Given a graph $G = (V,E)$, define a packing in $G$ as a family of connected pairwise-disjoint subsets of $G$. I.e., a family $\mathbf{X} := (X_1,\ldots,X_k)$ such that for each $i,j\in \{1,\ldots,k\}$, $X_i$ is a connected subgraph of $G$, and $X_i$ and $X_j$ are disjoint (in both edges and vertices).
Suppose $G$ is a tree graph, and we have two different packings in $G$, say $\mathbf{X}$ and $\mathbf{Y}$. Then there exists at least one part in at least one of these packings, that intersects at most a single part in the other packing. I.e., there exists some index $i$ such that either $X_i$ intersects at most a single part of $\mathbf{Y}$, or $Y_i$ intersects at most a single part of $\mathbf{X}$.
Proof. Construct a bipartite undirected graph $H$ with the parts of $\mathbf{X}$ on one side and the parts of $\mathbf{Y}$ on the other side, and there is an edge between each two parts whenever they intersect. If the claim is not true, then each vertex in $H$ has degree at least 2, so $H$ has a cycle, say $X_1 - Y_1 - \cdots - X_k - Y_k - X_1$. This cycle corresponds to a cycle in $G$: starting from an edge of $X_1$, there is a path through $Y_1$ to $X_2$, then a path through $Y_2$ to $X_3$ (which must be different from the previous path since $X_1$ and $X_2$ are disjoint), and so on, until we are back at $X_1$. But this cycle contradicts the assumption that $G$ is a tree. Therefore the claim is true.
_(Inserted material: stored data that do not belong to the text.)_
--- src/design/reol_pkg.sv ---
// Package for the ring entry offset lookup: field widths, operation codes and sequencer states.
`default_nettype none

package reol_pkg;

  localparam int unsigned HANDLE_W = 32;
  localparam int unsigned LEN_W    = 24;
  localparam int unsigned OFS_W    = 28;

  typedef enum logic {
    FN_ADD  = 1'b0,
    FN_FIND = 1'b1
  } func_t;

  typedef enum logic {
    ST_IDLE = 1'b0,
    ST_WALK = 1'b1
  } state_t;

endpackage : reol_pkg

`default_nettype wire

--- src/design/ring_entry_offset_lookup_unit.sv ---
// Ring of record descriptors with overwrite, and a sequential lookup by character offset.
//
// Use: a request on the in_ channel either adds a descriptor (in_func add) or looks up a
// character offset (in_func find). An add gives no result. A find gives one result on the
// out_ channel: found flag, handle of the record holding the offset and the byte position
// inside it, all zero when the offset lies beyond the data.
// Timing: a find walks the stored lengths from the oldest descriptor onward, one slot per
// cycle, through one adder and comparator and one registered read of the descriptor
// memory. The walk stops at the first slot whose running total exceeds the offset, or
// after the last slot on a miss. in_ready rises again in the cycle the result appears,
// so no new request is taken while a find walks.
// Stalls: the result waits in the output register while out_ready is low, and further
// requests are taken meanwhile; a later find that finishes its walk holds its last slot
// until the register is free.
// Reset: all descriptors read as empty (per-slot valid bits are cleared), the ring is
// empty and both slot pointers return to zero.
`default_nettype none

module ring_entry_offset_lookup_unit
  import reol_pkg::*;
#(
  parameter int unsigned SLOTS = 16
) (
  input  wire logic                clk,
  input  wire logic                rst_n,
  input  wire logic                in_valid,
  output logic                     in_ready,
  input  wire logic                in_func,
  input  wire logic [HANDLE_W-1:0] in_new_handle,
  input  wire logic [LEN_W-1:0]    in_new_size,
  input  wire logic [OFS_W-1:0]    in_char_offset,
  output logic                     out_valid,
  input  wire logic                out_ready,
  output logic                     out_found,
  output logic [HANDLE_W-1:0]      out_found_handle,
  output logic [LEN_W-1:0]         out_byte_within
);

  localparam int unsigned SLOT_W = (SLOTS > 1) ? $clog2(SLOTS) : 1;
  localparam int unsigned SUM_W  = LEN_W + SLOT_W;
  localparam int unsigned CMP_W  = (SUM_W > OFS_W) ? SUM_W : OFS_W;
  localparam logic [SLOT_W-1:0] LAST_SLOT = SLOT_W'(SLOTS - 1);

  // Descriptor memory and per-slot valid bits
  logic [HANDLE_W-1:0] hdl_mem [SLOTS];
  logic [LEN_W-1:0]    len_mem [SLOTS];
  logic [SLOTS-1:0]    vld_r;

  state_t              state_r, state_nxt;
  logic [SLOT_W-1:0]   write_slot_r, write_slot_nxt;
  logic [SLOT_W-1:0]   oldest_slot_r, oldest_slot_nxt;
  logic                ring_full_r, ring_full_nxt;
  logic [SLOT_W-1:0]   idx_r, idx_nxt;
  logic [SLOT_W-1:0]   cnt_r, cnt_nxt;
  logic [CMP_W-1:0]    total_r, total_nxt;
  logic [CMP_W-1:0]    target_r, target_nxt;

  logic [SLOT_W-1:0]   rd_addr;
  logic [HANDLE_W-1:0] rd_hdl_r;
  logic [LEN_W-1:0]    rd_len_r;
  logic                rd_vld_r;

  logic                out_valid_r, out_valid_nxt;
  logic                out_found_r, out_found_nxt;
  logic [HANDLE_W-1:0] out_handle_r, out_handle_nxt;
  logic [LEN_W-1:0]    out_byte_r, out_byte_nxt;

  logic                accept;
  logic                add_we;
  logic [SLOT_W-1:0]   write_next;
  logic [LEN_W-1:0]    cur_len;
  logic [CMP_W-1:0]    sum;
  logic                hit;
  logic                out_free;

  function automatic logic [SLOT_W-1:0] next_slot(input logic [SLOT_W-1:0] s);
    next_slot = (s == LAST_SLOT) ? '0 : s + SLOT_W'(1);
  endfunction

  assign accept     = in_valid && in_ready;
  assign add_we     = accept && (func_t'(in_func) == FN_ADD);
  assign write_next = next_slot(write_slot_r);
  assign cur_len    = rd_vld_r ? rd_len_r : '0;
  assign sum        = total_r + CMP_W'(cur_len);
  assign hit        = sum > target_r;
  assign out_free   = !out_valid_r || out_ready;

  always_ff @(posedge clk) begin
    if (add_we) begin
      hdl_mem[write_slot_r] <= in_new_handle;
      len_mem[write_slot_r] <= in_new_size;
    end
    rd_hdl_r <= hdl_mem[rd_addr];
    rd_len_r <= len_mem[rd_addr];
  end

  always_ff @(posedge clk) begin
    if (!rst_n) begin
      vld_r    <= '0;
      rd_vld_r <= 1'b0;
    end else begin
      if (add_we) begin
        vld_r[write_slot_r] <= 1'b1;
      end
      rd_vld_r <= vld_r[rd_addr];
    end
  end

  always_ff @(posedge clk) begin
    if (!rst_n) begin
      state_r       <= ST_IDLE;
      write_slot_r  <= '0;
      oldest_slot_r <= '0;
      ring_full_r   <= 1'b0;
      out_valid_r   <= 1'b0;
    end else begin
      state_r       <= state_nxt;
      write_slot_r  <= write_slot_nxt;
      oldest_slot_r <= oldest_slot_nxt;
      ring_full_r   <= ring_full_nxt;
      out_valid_r   <= out_valid_nxt;
    end
  end

  always_ff @(posedge clk) begin
    idx_r        <= idx_nxt;
    cnt_r        <= cnt_nxt;
    total_r      <= total_nxt;
    target_r     <= target_nxt;
    out_found_r  <= out_found_nxt;
    out_handle_r <= out_handle_nxt;
    out_byte_r   <= out_byte_nxt;
  end

  always_comb begin
    state_nxt       = state_r;
    write_slot_nxt  = write_slot_r;
    oldest_slot_nxt = oldest_slot_r;
    ring_full_nxt   = ring_full_r;
    idx_nxt         = idx_r;
    cnt_nxt         = cnt_r;
    total_nxt       = total_r;
    target_nxt      = target_r;
    rd_addr         = idx_r;
    out_found_nxt   = out_found_r;
    out_handle_nxt  = out_handle_r;
    out_byte_nxt    = out_byte_r;
    out_valid_nxt   = out_valid_r && !out_ready;
    in_ready        = 1'b0;

    unique case (state_r)
      ST_IDLE: begin
        in_ready = 1'b1;
        rd_addr  = oldest_slot_r;
        if (add_we) begin
          write_slot_nxt = write_next;
          // Once full, the oldest slot tracks the write slot, wrap included.
          if (ring_full_r) begin
            oldest_slot_nxt = write_next;
          end else if (write_next == oldest_slot_r) begin
            ring_full_nxt = 1'b1;
          end
        end else if (accept) begin
          state_nxt  = ST_WALK;
          idx_nxt    = oldest_slot_r;
          cnt_nxt    = '0;
          total_nxt  = '0;
          target_nxt = CMP_W'(in_char_offset);
        end
      end
      ST_WALK: begin
        if (hit || cnt_r == LAST_SLOT) begin
          // The walk has its answer; hold the current slot until the output is free.
          if (out_free) begin
            state_nxt      = ST_IDLE;
            out_valid_nxt  = 1'b1;
            out_found_nxt  = hit;
            out_handle_nxt = hit ? rd_hdl_r : '0;
            out_byte_nxt   = hit ? LEN_W'(target_r - total_r) : '0;
          end
        end else begin
          rd_addr   = next_slot(idx_r);
          idx_nxt   = next_slot(idx_r);
          cnt_nxt   = cnt_r + SLOT_W'(1);
          total_nxt = sum;
        end
      end
      default: begin
        state_nxt = ST_IDLE;
      end
    endcase
  end

  assign out_valid        = out_valid_r;
  assign out_found        = out_found_r;
  assign out_found_handle = out_handle_r;
  assign out_byte_within  = out_byte_r;

`ifndef SYNTHESIS
  a_full_ptrs: assert property (@(posedge clk) disable iff (!rst_n)
    ring_full_r |-> write_slot_r == oldest_slot_r)
    else $error("ring full but write and oldest slots differ");

  a_miss_zero: assert property (@(posedge clk) disable iff (!rst_n)
    (out_valid_r && !out_found_r) |-> (out_handle_r == '0 && out_byte_r == '0))
    else $error("miss result carries non-zero fields");

  a_find_walks: assert property (@(posedge clk) disable iff (!rst_n)
    (accept && func_t'(in_func) == FN_FIND) |=> (state_r == ST_WALK && !in_ready))
    else $error("accepted find did not start a walk");

  a_result_src: assert property (@(posedge clk) disable iff (!rst_n)
    $rose(out_valid_r) |-> $past(state_r) == ST_WALK)
    else $error("result appeared without a walk");

  a_hit_bound: assert property (@(posedge clk) disable iff (!rst_n)
    (out_valid_r && out_found_r && !$stable(out_byte_r)) |-> $past(cur_len) > out_byte_r)
    else $error("byte position exceeds record length");
`endif

endmodule : ring_entry_offset_lookup_unit

`default_nettype wire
Does this claim generalize to three or more packings? I.e., given packings $\mathbf{X}^1,\ldots,\mathbf{X}^n$ of the same tree graph $G$, does there always exist a part in one of the packings, that intersects at most a single part in every other packing?
The claim is easy to prove for a path graph: just start at the leftmost end of the path, and find a part whose rightmost endpoint is the leftmost of all parts. This part must intersect at most one part (the leftmost one) in every packing. Can this be generalized to arbitrary tree graphs?
Let’s prove the claim by induction with respect to the number $r$ of vertices of $G$.
If $r=1$ the claim is trivial.
Suppose that the claim is proved for all trees with $r$ vertices, and $G$ is a tree with $r+1$ vertices. Then $G$ has a leaf $v$.
If there exists a given packing whose part is a one-vertex set $\{v\}$, then it is the required part.
Otherwise, each part of each of given packings containing $v$ contains also its unique neighbor $u$. Now remove $v$ from $G$ and each part of each of the given packings. By the inductive hypothesis, there exists a part $P$ in one of the modified packings, that intersects at most a single part in every other residual packing. If $v$ was not removed from $P$, then $P$ is a required part for the given packings; otherwise $P$ contains $u$, so $P$ with an added vertex $v$ and an edge $\{u,v\}$ is a required part for the given packings.